Stored data entries:
━━━━━━━━
<file path="src/rtl/rpce_pkg.sv">
// Shared types, constants and effect codes for the region pixel color effect block.
`timescale 1ns / 1ps

package rpce_pkg;

  localparam int PIX_W          = 8;
  localparam int COORD_W        = 12;
  localparam int SPAN_W         = 13;
  localparam int AMT_W          = 9;
  localparam int SUM_W          = 10;
  localparam int FACTOR_W       = 24;
  localparam int REG_IDX_W      = 3;
  localparam int CFG_DATA_W     = 13;
  localparam int MAX_IMAGE_SIDE = 4096;

  localparam logic [FACTOR_W-1:0] FACTOR_RESET = FACTOR_W'(65536);

  localparam logic [REG_IDX_W-1:0] REG_MODE   = 3'd0;
  localparam logic [REG_IDX_W-1:0] REG_AMOUNT = 3'd1;
  localparam logic [REG_IDX_W-1:0] REG_LEFT   = 3'd2;
  localparam logic [REG_IDX_W-1:0] REG_TOP    = 3'd3;
  localparam logic [REG_IDX_W-1:0] REG_SPAN_X = 3'd4;
  localparam logic [REG_IDX_W-1:0] REG_SPAN_Y = 3'd5;

  typedef enum logic [2:0] {
    MODE_INV_GREY = 3'd0,
    MODE_INVERT   = 3'd1,
    MODE_GREY     = 3'd2,
    MODE_BRIGHT   = 3'd3,
    MODE_CONTRAST = 3'd4,
    MODE_RED      = 3'd5,
    MODE_GREEN    = 3'd6,
    MODE_BLUE     = 3'd7
  } mode_e;

  typedef struct packed {
    logic  in_rect;
    mode_e mode;
  } ctl_t;

endpackage

</file>
<file path="src/rtl/rpce_div.sv">
// Bit-serial divider that derives the Q8.16 contrast factor from the amount.
`timescale 1ns / 1ps

module rpce_div (
  input  logic                                 clk_i,
  input  logic                                 rst_ni,
  input  logic                                 start_i,
  input  logic signed [rpce_pkg::AMT_W-1:0]    amount_i,
  output logic                                 busy_o,
  output logic        [rpce_pkg::FACTOR_W-1:0] factor_o
);

  localparam logic ST_IDLE = 1'b0;
  localparam logic ST_RUN  = 1'b1;
  localparam int   STEPS   = rpce_pkg::FACTOR_W;
  localparam int   CNT_W   = $clog2(STEPS);

  logic                              state_q, state_d;
  logic [CNT_W-1:0]                  cnt_q, cnt_d;
  logic [16:0]                       rem_q, rem_d;
  logic [16:0]                       den_q, den_d;
  logic [rpce_pkg::FACTOR_W-1:0]     sh_q, sh_d;
  logic [rpce_pkg::FACTOR_W-1:0]     quo_q, quo_d;
  logic [rpce_pkg::FACTOR_W-1:0]     factor_q, factor_d;

  logic [9:0]  a_plus;
  logic [9:0]  a_minus;
  logic [17:0] num;
  logic [16:0] den;
  logic [17:0] trial;
  logic        ge;

  assign a_plus  = 10'($signed({amount_i[rpce_pkg::AMT_W-1], amount_i}) + 10'sd255);
  assign a_minus = 10'(10'sd259 - $signed({amount_i[rpce_pkg::AMT_W-1], amount_i}));
  assign num     = 18'(a_plus) * 18'd259;
  assign den     = 17'(a_minus) * 17'd255;

  assign trial = {rem_q, sh_q[rpce_pkg::FACTOR_W-1]};
  assign ge    = trial >= {1'b0, den_q};

  always_comb begin
    state_d  = state_q;
    cnt_d    = cnt_q;
    rem_d    = rem_q;
    den_d    = den_q;
    sh_d     = sh_q;
    quo_d    = quo_q;
    factor_d = factor_q;
    case (state_q)
      ST_IDLE: ;
      ST_RUN: begin
        rem_d = ge ? 17'(trial - {1'b0, den_q}) : trial[16:0];
        sh_d  = {sh_q[rpce_pkg::FACTOR_W-2:0], 1'b0};
        quo_d = {quo_q[rpce_pkg::FACTOR_W-2:0], ge};
        cnt_d = cnt_q + 1'b1;
        if (cnt_q == CNT_W'(STEPS - 1)) begin
          state_d  = ST_IDLE;
          factor_d = quo_d;
        end
      end
      default: state_d = ST_IDLE;
    endcase
    // restart on every new amount, even while a division runs
    if (start_i) begin
      state_d = ST_RUN;
      cnt_d   = '0;
      rem_d   = 17'(num[17:8]);
      den_d   = den;
      sh_d    = {num[7:0], 16'b0};
    end
  end

  always_ff @(posedge clk_i or negedge rst_ni) begin
    if (!rst_ni) begin
      state_q  <= ST_IDLE;
      cnt_q    <= '0;
      factor_q <= rpce_pkg::FACTOR_RESET;
    end else begin
      state_q  <= state_d;
      cnt_q    <= cnt_d;
      factor_q <= factor_d;
    end
  end

  always_ff @(posedge clk_i) begin
    rem_q <= rem_d;
    den_q <= den_d;
    sh_q  <= sh_d;
    quo_q <= quo_d;
  end

  assign busy_o   = (state_q == ST_RUN);
  assign factor_o = factor_q;

endmodule

</file>
<file path="src/rtl/rpce_lane.sv">
// One color channel lane: point operations on a single channel over two stages.
`timescale 1ns / 1ps

module rpce_lane (
  input  logic                                 clk_i,
  input  logic                                 ld1_i,
  input  logic                                 ld2_i,
  input  logic        [rpce_pkg::PIX_W-1:0]    chan_i,
  input  rpce_pkg::mode_e                      mode_i,
  input  logic signed [rpce_pkg::AMT_W-1:0]    amount_i,
  input  logic        [rpce_pkg::FACTOR_W-1:0] factor_i,
  input  rpce_pkg::ctl_t                       ctl_i,
  input  logic                                 hit_i,
  input  logic        [rpce_pkg::PIX_W-1:0]    grey_i,
  output logic        [rpce_pkg::PIX_W-1:0]    chan_o
);

  localparam int PROD_W = rpce_pkg::FACTOR_W + rpce_pkg::PIX_W;

  logic        [rpce_pkg::PIX_W-1:0] chan_q;
  logic signed [9:0]                 add_q, add_d;
  logic        [PROD_W-1:0]          prod_q, prod_d;
  logic                              neg_q;
  logic        [rpce_pkg::PIX_W-1:0] res_q, res_d;

  logic        [rpce_pkg::PIX_W-1:0] dev;
  logic signed [9:0]                 c_ext;
  logic signed [9:0]                 a_ext;
  logic        [15:0]                mag;
  logic        [rpce_pkg::PIX_W-1:0] ctr;
  logic        [rpce_pkg::PIX_W-1:0] clip;

  assign c_ext = $signed({2'b00, chan_i});
  assign a_ext = 10'($signed(amount_i));
  assign add_d = (mode_i == rpce_pkg::MODE_BRIGHT) ? 10'(c_ext + a_ext) : 10'(c_ext - a_ext);
  assign dev   = chan_i[7] ? {1'b0, chan_i[6:0]} : 8'(8'd128 - chan_i);
  assign prod_d = PROD_W'(factor_i) * PROD_W'(dev);

  always_ff @(posedge clk_i) begin
    if (ld1_i) begin
      chan_q <= chan_i;
      add_q  <= add_d;
      prod_q <= prod_d;
      neg_q  <= ~chan_i[7];
    end
  end

  assign mag = prod_q[PROD_W-1:16];

  always_comb begin
    if (neg_q) begin
      ctr = (mag > 16'd128) ? 8'd0 : 8'(16'd128 - mag);
    end else begin
      ctr = (mag > 16'd127) ? 8'd255 : 8'(16'd128 + mag);
    end
    if (add_q < 0) begin
      clip = 8'd0;
    end else if (add_q > 10'sd255) begin
      clip = 8'd255;
    end else begin
      clip = add_q[7:0];
    end
  end

  always_comb begin
    res_d = chan_q;
    if (ctl_i.in_rect) begin
      case (ctl_i.mode)
        rpce_pkg::MODE_INV_GREY: res_d = grey_i;
        rpce_pkg::MODE_GREY:     res_d = grey_i;
        rpce_pkg::MODE_INVERT:   res_d = ~chan_q;
        rpce_pkg::MODE_BRIGHT:   res_d = clip;
        rpce_pkg::MODE_CONTRAST: res_d = ctr;
        default:                 res_d = hit_i ? clip : chan_q;
      endcase
    end
  end

  always_ff @(posedge clk_i) begin
    if (ld2_i) begin
      res_q <= res_d;
    end
  end

  assign chan_o = res_q;

endmodule

</file>
<file path="src/rtl/region_pixel_color_effect.sv">
// Top level: configuration registers, region test, grey merge and pipeline control.
`timescale 1ns / 1ps

// Applies a point color effect to each RGB pixel whose position falls inside a configured
// rectangle and passes other pixels through. Three channel lanes work side by side and a
// grey merge combines the channels for the grey modes. One item is accepted every cycle
// unless the output backs up or the divider is busy; after each write to the amount
// register the input stalls while a bit-serial divider recomputes the contrast factor.
module region_pixel_color_effect (
  input  logic                               clk_i,
  input  logic                               rst_ni,
  input  logic                               cfg_we_i,
  input  logic [rpce_pkg::REG_IDX_W-1:0]     cfg_idx_i,
  input  logic [rpce_pkg::CFG_DATA_W-1:0]    cfg_data_i,
  input  logic                               in_valid_i,
  output logic                               in_stall_o,
  input  logic [rpce_pkg::COORD_W-1:0]       pixel_x_i,
  input  logic [rpce_pkg::COORD_W-1:0]       pixel_y_i,
  input  logic [rpce_pkg::PIX_W-1:0]         red_in_i,
  input  logic [rpce_pkg::PIX_W-1:0]         green_in_i,
  input  logic [rpce_pkg::PIX_W-1:0]         blue_in_i,
  output logic                               out_valid_o,
  input  logic                               out_stall_i,
  output logic [rpce_pkg::PIX_W-1:0]         red_out_o,
  output logic [rpce_pkg::PIX_W-1:0]         green_out_o,
  output logic [rpce_pkg::PIX_W-1:0]         blue_out_o
);

  localparam int BOUND_W = rpce_pkg::COORD_W + 2;

  rpce_pkg::mode_e                          mode_q;
  logic signed [rpce_pkg::AMT_W-1:0]        amount_q;
  logic        [rpce_pkg::COORD_W-1:0]      left_q;
  logic        [rpce_pkg::COORD_W-1:0]      top_q;
  logic        [rpce_pkg::SPAN_W-1:0]       span_x_q;
  logic        [rpce_pkg::SPAN_W-1:0]       span_y_q;
  logic                                     start_q;

  logic                                     v1_q;
  logic                                     vo_q;
  rpce_pkg::ctl_t                           ctl_q, ctl_d;
  logic        [2:0]                        hit_q, hit_d;
  logic        [rpce_pkg::SUM_W-1:0]        tot_q, tot_d;

  logic signed [rpce_pkg::AMT_W-1:0]        amount_sat;
  logic        [rpce_pkg::FACTOR_W-1:0]     factor;
  logic                                     div_busy;
  logic        [rpce_pkg::SPAN_W-1:0]       span_x_sat;
  logic        [rpce_pkg::SPAN_W-1:0]       span_y_sat;
  logic        [BOUND_W-1:0]                right;
  logic        [BOUND_W-1:0]                bottom;
  logic        [rpce_pkg::SUM_W-1:0]        sum;
  logic        [19:0]                       grey_prod;
  logic        [rpce_pkg::PIX_W-1:0]        grey;
  logic                                     adv_o;
  logic                                     adv_1;
  logic                                     accept;
  logic                                     ld2;

  always_ff @(posedge clk_i or negedge rst_ni) begin
    if (!rst_ni) begin
      mode_q   <= rpce_pkg::MODE_INVERT;
      amount_q <= '0;
      left_q   <= '0;
      top_q    <= '0;
      span_x_q <= '0;
      span_y_q <= '0;
      start_q  <= 1'b0;
    end else begin
      start_q <= cfg_we_i && (cfg_idx_i == rpce_pkg::REG_AMOUNT);
      if (cfg_we_i) begin
        case (cfg_idx_i)
          rpce_pkg::REG_MODE:   mode_q   <= rpce_pkg::mode_e'(cfg_data_i[2:0]);
          rpce_pkg::REG_AMOUNT: amount_q <= $signed(cfg_data_i[rpce_pkg::AMT_W-1:0]);
          rpce_pkg::REG_LEFT:   left_q   <= cfg_data_i[rpce_pkg::COORD_W-1:0];
          rpce_pkg::REG_TOP:    top_q    <= cfg_data_i[rpce_pkg::COORD_W-1:0];
          rpce_pkg::REG_SPAN_X: span_x_q <= cfg_data_i[rpce_pkg::SPAN_W-1:0];
          rpce_pkg::REG_SPAN_Y: span_y_q <= cfg_data_i[rpce_pkg::SPAN_W-1:0];
          default: ;
        endcase
      end
    end
  end

  assign amount_sat = (amount_q == -9'sd256) ? -9'sd255 : amount_q;

  rpce_div u_div (
    .clk_i    (clk_i),
    .rst_ni   (rst_ni),
    .start_i  (start_q),
    .amount_i (amount_sat),
    .busy_o   (div_busy),
    .factor_o (factor)
  );

  assign span_x_sat = (span_x_q > rpce_pkg::SPAN_W'(rpce_pkg::MAX_IMAGE_SIDE))
                      ? rpce_pkg::SPAN_W'(rpce_pkg::MAX_IMAGE_SIDE) : span_x_q;
  assign span_y_sat = (span_y_q > rpce_pkg::SPAN_W'(rpce_pkg::MAX_IMAGE_SIDE))
                      ? rpce_pkg::SPAN_W'(rpce_pkg::MAX_IMAGE_SIDE) : span_y_q;
  assign right  = BOUND_W'(left_q) + BOUND_W'(span_x_sat);
  assign bottom = BOUND_W'(top_q) + BOUND_W'(span_y_sat);

  assign adv_o      = !vo_q || !out_stall_i;
  assign adv_1      = !v1_q || adv_o;
  assign in_stall_o = !adv_1 || div_busy || start_q;
  assign accept     = in_valid_i && !in_stall_o;
  assign ld2        = adv_o && v1_q;

  assign sum = rpce_pkg::SUM_W'(red_in_i) + rpce_pkg::SUM_W'(green_in_i)
             + rpce_pkg::SUM_W'(blue_in_i);

  always_comb begin
    ctl_d.in_rect = (pixel_x_i >= left_q) && (BOUND_W'(pixel_x_i) < right)
                 && (pixel_y_i >= top_q) && (BOUND_W'(pixel_y_i) < bottom);
    ctl_d.mode   = mode_q;
    hit_d[0]     = (mode_q == rpce_pkg::MODE_GREEN) || (mode_q == rpce_pkg::MODE_BLUE);
    hit_d[1]     = (mode_q == rpce_pkg::MODE_RED) || (mode_q == rpce_pkg::MODE_BLUE);
    hit_d[2]     = (mode_q == rpce_pkg::MODE_RED) || (mode_q == rpce_pkg::MODE_GREEN);
    tot_d        = (mode_q == rpce_pkg::MODE_INV_GREY) ? rpce_pkg::SUM_W'(10'd765 - sum) : sum;
  end

  always_ff @(posedge clk_i or negedge rst_ni) begin
    if (!rst_ni) begin
      v1_q <= 1'b0;
      vo_q <= 1'b0;
    end else begin
      if (adv_1) begin
        v1_q <= accept;
      end
      if (adv_o) begin
        vo_q <= v1_q;
      end
    end
  end

  always_ff @(posedge clk_i) begin
    if (accept) begin
      ctl_q <= ctl_d;
      hit_q <= hit_d;
      tot_q <= tot_d;
    end
  end

  // divide by three: multiply by 683 / 2048, exact for sums up to 765
  assign grey_prod = 20'(tot_q) * 20'd683;
  assign grey      = grey_prod[18:11];

  rpce_lane u_lane_red (
    .clk_i    (clk_i),
    .ld1_i    (accept),
    .ld2_i    (ld2),
    .chan_i   (red_in_i),
    .mode_i   (mode_q),
    .amount_i (amount_sat),
    .factor_i (factor),
    .ctl_i    (ctl_q),
    .hit_i    (hit_q[0]),
    .grey_i   (grey),
    .chan_o   (red_out_o)
  );

  rpce_lane u_lane_green (
    .clk_i    (clk_i),
    .ld1_i    (accept),
    .ld2_i    (ld2),
    .chan_i   (green_in_i),
    .mode_i   (mode_q),
    .amount_i (amount_sat),
    .factor_i (factor),
    .ctl_i    (ctl_q),
    .hit_i    (hit_q[1]),
    .grey_i   (grey),
    .chan_o   (green_out_o)
  );

  rpce_lane u_lane_blue (
    .clk_i    (clk_i),
    .ld1_i    (accept),
    .ld2_i    (ld2),
    .chan_i   (blue_in_i),
    .mode_i   (mode_q),
    .amount_i (amount_sat),
    .factor_i (factor),
    .ctl_i    (ctl_q),
    .hit_i    (hit_q[2]),
    .grey_i   (grey),
    .chan_o   (blue_out_o)
  );

  assign out_valid_o = vo_q;

endmodule

</file>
━━━━━━━━
### Task instructions
Reply with the lines from the first line of the entries through the line that contains "localparam int REG_IDX_W", repeated exactly with both ends kept, and with nothing else.

### The answer
<file path="src/rtl/rpce_pkg.sv">
// Shared types, constants and effect codes for the region pixel color effect block.
`timescale 1ns / 1ps

package rpce_pkg;

  localparam int PIX_W          = 8;
  localparam int COORD_W        = 12;
  localparam int SPAN_W         = 13;
  localparam int AMT_W          = 9;
  localparam int SUM_W          = 10;
  localparam int FACTOR_W       = 24;
  localparam int REG_IDX_W      = 3;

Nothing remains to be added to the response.